◆ DATA RECORDS

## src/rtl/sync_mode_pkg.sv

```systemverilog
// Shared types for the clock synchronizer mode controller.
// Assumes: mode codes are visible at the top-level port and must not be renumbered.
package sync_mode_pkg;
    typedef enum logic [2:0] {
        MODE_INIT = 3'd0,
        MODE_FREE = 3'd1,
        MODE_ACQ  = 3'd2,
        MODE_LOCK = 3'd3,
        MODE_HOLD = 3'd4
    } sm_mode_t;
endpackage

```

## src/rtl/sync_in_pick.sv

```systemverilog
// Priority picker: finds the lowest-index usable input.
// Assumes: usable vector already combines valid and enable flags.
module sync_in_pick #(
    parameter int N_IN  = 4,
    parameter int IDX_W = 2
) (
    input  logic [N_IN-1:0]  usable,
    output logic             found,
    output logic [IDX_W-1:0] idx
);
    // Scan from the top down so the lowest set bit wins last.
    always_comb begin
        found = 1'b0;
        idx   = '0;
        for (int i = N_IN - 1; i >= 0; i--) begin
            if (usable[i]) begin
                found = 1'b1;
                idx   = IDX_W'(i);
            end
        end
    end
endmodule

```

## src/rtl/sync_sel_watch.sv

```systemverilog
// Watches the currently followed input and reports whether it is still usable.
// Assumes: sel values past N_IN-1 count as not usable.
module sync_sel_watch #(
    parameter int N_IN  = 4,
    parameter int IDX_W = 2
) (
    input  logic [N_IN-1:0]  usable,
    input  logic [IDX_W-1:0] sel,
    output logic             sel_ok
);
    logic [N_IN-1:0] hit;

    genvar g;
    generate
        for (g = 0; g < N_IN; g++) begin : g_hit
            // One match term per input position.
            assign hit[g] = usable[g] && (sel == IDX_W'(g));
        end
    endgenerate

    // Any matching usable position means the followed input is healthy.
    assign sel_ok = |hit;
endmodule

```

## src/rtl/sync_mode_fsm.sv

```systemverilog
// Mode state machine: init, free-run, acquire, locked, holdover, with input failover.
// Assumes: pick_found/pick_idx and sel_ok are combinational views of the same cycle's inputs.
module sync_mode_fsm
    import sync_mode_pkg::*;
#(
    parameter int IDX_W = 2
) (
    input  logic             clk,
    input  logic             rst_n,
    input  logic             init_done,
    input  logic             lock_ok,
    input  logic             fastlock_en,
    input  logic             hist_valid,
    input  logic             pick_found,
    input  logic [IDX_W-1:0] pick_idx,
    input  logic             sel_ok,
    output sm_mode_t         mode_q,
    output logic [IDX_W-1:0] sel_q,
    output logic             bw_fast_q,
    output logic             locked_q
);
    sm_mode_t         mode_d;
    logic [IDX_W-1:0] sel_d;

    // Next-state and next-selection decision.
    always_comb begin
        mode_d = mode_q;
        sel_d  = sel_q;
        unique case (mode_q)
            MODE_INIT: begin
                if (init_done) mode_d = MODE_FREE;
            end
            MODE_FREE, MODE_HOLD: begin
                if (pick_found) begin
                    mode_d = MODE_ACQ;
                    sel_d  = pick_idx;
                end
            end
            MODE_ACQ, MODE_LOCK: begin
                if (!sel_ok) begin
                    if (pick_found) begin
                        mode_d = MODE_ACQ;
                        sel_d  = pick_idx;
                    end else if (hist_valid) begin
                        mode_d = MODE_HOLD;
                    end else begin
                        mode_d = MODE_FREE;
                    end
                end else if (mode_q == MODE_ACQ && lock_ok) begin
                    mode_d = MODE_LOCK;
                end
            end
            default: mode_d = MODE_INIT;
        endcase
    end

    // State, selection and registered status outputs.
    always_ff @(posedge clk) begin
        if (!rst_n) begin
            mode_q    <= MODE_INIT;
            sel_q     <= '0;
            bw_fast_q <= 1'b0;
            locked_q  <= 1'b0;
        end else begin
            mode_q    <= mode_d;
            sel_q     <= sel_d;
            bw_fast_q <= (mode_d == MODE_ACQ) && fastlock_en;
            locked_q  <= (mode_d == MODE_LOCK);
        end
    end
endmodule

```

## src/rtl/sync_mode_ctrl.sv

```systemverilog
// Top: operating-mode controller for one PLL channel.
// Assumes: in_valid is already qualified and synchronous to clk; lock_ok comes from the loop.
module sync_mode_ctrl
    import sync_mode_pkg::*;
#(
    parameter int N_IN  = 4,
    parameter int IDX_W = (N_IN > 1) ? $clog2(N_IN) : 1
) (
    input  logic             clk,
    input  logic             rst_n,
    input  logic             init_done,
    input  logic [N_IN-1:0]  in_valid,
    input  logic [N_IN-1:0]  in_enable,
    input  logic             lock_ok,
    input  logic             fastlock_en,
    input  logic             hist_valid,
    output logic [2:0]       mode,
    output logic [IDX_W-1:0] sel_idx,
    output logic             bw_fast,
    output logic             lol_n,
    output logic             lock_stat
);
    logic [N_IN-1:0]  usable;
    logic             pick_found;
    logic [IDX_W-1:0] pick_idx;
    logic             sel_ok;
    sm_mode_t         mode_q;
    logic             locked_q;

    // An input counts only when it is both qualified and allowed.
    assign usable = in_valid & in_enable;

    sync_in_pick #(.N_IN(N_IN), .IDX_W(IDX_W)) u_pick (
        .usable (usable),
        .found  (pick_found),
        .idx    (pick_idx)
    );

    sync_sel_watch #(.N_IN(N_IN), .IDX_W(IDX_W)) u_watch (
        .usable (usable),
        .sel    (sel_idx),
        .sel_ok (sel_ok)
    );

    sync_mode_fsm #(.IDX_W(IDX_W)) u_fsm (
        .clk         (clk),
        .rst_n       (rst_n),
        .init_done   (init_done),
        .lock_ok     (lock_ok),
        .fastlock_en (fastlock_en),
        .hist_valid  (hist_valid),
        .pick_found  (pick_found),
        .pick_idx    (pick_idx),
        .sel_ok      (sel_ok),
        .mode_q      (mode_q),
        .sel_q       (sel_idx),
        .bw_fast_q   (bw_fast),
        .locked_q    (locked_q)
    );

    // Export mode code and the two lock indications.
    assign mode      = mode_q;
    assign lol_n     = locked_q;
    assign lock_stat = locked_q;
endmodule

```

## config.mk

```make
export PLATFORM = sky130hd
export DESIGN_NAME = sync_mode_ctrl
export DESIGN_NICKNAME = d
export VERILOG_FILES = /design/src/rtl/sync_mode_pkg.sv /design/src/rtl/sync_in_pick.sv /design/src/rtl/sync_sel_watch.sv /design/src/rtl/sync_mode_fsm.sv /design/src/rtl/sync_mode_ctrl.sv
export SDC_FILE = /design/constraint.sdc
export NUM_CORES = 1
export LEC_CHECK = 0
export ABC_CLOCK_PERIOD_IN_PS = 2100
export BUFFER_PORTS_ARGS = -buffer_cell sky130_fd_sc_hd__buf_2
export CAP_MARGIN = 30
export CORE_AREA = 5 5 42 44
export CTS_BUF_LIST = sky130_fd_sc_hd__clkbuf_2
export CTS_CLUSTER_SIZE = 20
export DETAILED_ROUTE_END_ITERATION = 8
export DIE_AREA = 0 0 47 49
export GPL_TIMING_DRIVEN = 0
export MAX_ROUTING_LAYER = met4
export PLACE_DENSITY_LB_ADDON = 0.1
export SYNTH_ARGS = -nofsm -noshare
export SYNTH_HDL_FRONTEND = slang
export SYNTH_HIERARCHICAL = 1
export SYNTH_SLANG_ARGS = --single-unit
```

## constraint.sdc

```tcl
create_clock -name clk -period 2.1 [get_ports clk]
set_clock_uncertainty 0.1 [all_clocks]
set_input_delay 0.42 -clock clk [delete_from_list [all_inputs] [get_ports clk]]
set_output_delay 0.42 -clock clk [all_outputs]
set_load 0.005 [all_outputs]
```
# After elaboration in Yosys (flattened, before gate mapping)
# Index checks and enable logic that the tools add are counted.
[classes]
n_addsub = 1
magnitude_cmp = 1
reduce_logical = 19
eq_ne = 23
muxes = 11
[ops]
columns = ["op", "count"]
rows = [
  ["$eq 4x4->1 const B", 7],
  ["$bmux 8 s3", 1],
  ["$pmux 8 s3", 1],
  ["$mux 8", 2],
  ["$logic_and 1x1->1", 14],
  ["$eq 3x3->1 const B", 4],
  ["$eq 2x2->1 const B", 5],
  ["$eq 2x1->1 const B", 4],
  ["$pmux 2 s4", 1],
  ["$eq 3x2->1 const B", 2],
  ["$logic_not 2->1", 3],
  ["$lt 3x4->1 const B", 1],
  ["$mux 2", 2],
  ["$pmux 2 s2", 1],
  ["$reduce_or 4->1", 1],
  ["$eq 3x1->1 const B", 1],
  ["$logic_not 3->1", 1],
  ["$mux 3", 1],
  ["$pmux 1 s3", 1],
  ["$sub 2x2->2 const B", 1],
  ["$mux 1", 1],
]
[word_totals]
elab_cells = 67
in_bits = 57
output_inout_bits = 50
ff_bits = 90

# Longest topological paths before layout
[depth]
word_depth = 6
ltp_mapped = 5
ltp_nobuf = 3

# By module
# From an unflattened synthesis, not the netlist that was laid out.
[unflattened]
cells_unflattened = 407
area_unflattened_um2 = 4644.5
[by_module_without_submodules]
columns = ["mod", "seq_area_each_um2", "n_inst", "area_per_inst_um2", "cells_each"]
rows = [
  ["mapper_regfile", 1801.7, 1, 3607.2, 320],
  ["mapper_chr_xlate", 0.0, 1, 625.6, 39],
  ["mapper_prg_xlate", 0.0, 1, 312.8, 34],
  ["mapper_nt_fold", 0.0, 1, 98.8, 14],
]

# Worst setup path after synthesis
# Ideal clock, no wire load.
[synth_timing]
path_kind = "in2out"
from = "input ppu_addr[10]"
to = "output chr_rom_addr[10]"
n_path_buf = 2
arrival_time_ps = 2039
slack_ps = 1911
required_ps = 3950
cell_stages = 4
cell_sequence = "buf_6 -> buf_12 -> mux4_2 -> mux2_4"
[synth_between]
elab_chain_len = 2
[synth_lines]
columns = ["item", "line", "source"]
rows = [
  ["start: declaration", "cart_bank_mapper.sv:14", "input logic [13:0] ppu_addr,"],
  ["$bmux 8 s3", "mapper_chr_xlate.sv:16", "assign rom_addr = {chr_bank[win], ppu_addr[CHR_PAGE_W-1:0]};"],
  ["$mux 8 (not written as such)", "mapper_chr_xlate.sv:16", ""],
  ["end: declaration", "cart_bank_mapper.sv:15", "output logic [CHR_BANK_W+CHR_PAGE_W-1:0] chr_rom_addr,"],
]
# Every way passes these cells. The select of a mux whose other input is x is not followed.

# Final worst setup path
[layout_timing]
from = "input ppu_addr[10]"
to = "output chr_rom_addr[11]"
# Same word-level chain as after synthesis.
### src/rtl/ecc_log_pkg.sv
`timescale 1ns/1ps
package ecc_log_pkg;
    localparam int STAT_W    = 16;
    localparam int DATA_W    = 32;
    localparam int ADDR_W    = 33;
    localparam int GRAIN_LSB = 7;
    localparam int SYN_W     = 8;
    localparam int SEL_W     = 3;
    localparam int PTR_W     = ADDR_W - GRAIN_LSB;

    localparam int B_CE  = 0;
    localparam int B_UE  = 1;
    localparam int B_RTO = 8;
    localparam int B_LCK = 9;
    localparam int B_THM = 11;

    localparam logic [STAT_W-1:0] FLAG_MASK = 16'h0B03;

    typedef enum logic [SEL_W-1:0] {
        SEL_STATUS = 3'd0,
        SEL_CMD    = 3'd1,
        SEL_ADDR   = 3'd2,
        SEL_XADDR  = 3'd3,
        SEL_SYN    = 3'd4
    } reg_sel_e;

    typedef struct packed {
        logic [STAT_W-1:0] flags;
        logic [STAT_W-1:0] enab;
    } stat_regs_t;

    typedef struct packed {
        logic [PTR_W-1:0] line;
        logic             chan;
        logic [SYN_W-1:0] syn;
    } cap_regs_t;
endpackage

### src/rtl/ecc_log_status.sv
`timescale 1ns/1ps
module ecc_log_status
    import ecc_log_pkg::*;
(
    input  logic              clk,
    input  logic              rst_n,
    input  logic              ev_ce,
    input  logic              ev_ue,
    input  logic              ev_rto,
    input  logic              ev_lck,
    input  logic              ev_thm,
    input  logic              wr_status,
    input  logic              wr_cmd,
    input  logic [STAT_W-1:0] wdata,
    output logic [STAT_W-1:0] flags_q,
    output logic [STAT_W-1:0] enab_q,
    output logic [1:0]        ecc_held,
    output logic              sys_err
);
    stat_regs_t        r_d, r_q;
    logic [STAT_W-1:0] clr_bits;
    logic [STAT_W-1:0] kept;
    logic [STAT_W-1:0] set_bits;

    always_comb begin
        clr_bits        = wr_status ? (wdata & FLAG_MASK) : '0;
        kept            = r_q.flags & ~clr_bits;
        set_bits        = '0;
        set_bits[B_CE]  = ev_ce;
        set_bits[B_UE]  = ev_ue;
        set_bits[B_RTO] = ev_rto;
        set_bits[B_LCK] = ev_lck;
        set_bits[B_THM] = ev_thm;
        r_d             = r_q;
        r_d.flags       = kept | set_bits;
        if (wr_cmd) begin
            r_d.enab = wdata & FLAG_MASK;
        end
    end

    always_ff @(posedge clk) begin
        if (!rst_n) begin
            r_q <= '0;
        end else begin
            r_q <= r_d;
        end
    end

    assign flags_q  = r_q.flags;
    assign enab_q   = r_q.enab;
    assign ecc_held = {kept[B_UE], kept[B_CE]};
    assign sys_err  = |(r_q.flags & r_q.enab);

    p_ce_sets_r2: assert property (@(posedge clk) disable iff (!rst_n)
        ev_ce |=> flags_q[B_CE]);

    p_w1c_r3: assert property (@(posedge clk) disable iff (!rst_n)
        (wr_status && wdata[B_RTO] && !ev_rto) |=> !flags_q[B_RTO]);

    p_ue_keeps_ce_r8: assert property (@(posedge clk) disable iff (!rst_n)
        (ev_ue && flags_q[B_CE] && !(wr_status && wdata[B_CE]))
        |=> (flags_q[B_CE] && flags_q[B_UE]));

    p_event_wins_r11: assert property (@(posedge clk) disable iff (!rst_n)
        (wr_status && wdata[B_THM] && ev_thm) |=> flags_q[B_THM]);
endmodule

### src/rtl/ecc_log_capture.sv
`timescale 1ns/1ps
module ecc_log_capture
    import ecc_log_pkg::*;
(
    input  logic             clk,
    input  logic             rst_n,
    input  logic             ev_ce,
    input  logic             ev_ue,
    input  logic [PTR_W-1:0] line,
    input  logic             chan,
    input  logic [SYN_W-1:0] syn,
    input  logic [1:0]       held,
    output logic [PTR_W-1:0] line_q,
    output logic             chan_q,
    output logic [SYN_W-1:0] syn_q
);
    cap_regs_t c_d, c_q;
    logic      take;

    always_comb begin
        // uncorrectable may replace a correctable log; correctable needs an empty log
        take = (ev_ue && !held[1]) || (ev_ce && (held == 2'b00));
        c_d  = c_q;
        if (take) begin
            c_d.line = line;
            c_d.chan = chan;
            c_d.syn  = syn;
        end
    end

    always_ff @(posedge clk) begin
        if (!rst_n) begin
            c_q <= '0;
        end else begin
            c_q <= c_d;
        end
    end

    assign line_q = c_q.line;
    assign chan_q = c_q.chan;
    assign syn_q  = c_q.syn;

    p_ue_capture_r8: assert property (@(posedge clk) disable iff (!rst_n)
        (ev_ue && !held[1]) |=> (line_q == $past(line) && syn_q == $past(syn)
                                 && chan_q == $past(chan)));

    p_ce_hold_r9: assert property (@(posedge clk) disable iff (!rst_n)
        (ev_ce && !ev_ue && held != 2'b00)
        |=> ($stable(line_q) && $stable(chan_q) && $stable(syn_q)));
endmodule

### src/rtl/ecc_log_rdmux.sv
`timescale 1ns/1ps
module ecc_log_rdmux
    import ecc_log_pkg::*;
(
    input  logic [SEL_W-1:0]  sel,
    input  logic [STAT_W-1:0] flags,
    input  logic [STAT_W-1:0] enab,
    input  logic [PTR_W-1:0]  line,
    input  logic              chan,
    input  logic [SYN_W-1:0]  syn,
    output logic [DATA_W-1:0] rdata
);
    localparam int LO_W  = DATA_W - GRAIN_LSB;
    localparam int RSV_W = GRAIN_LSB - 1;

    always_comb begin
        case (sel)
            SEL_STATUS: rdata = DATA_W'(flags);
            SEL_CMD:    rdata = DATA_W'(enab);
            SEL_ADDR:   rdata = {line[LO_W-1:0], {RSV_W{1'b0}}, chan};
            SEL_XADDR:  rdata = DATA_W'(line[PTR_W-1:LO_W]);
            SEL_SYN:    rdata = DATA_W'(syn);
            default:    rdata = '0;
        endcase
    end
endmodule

◆ WORK ITEM
Copy every line of the material in which the word "bmux" occurs.

◆ TASK OUTPUT
  ["$bmux 8 s3", 1],
  ["$bmux 8 s3", "mapper_chr_xlate.sv:16", "assign rom_addr = {chr_bank[win], ppu_addr[CHR_PAGE_W-1:0]};"],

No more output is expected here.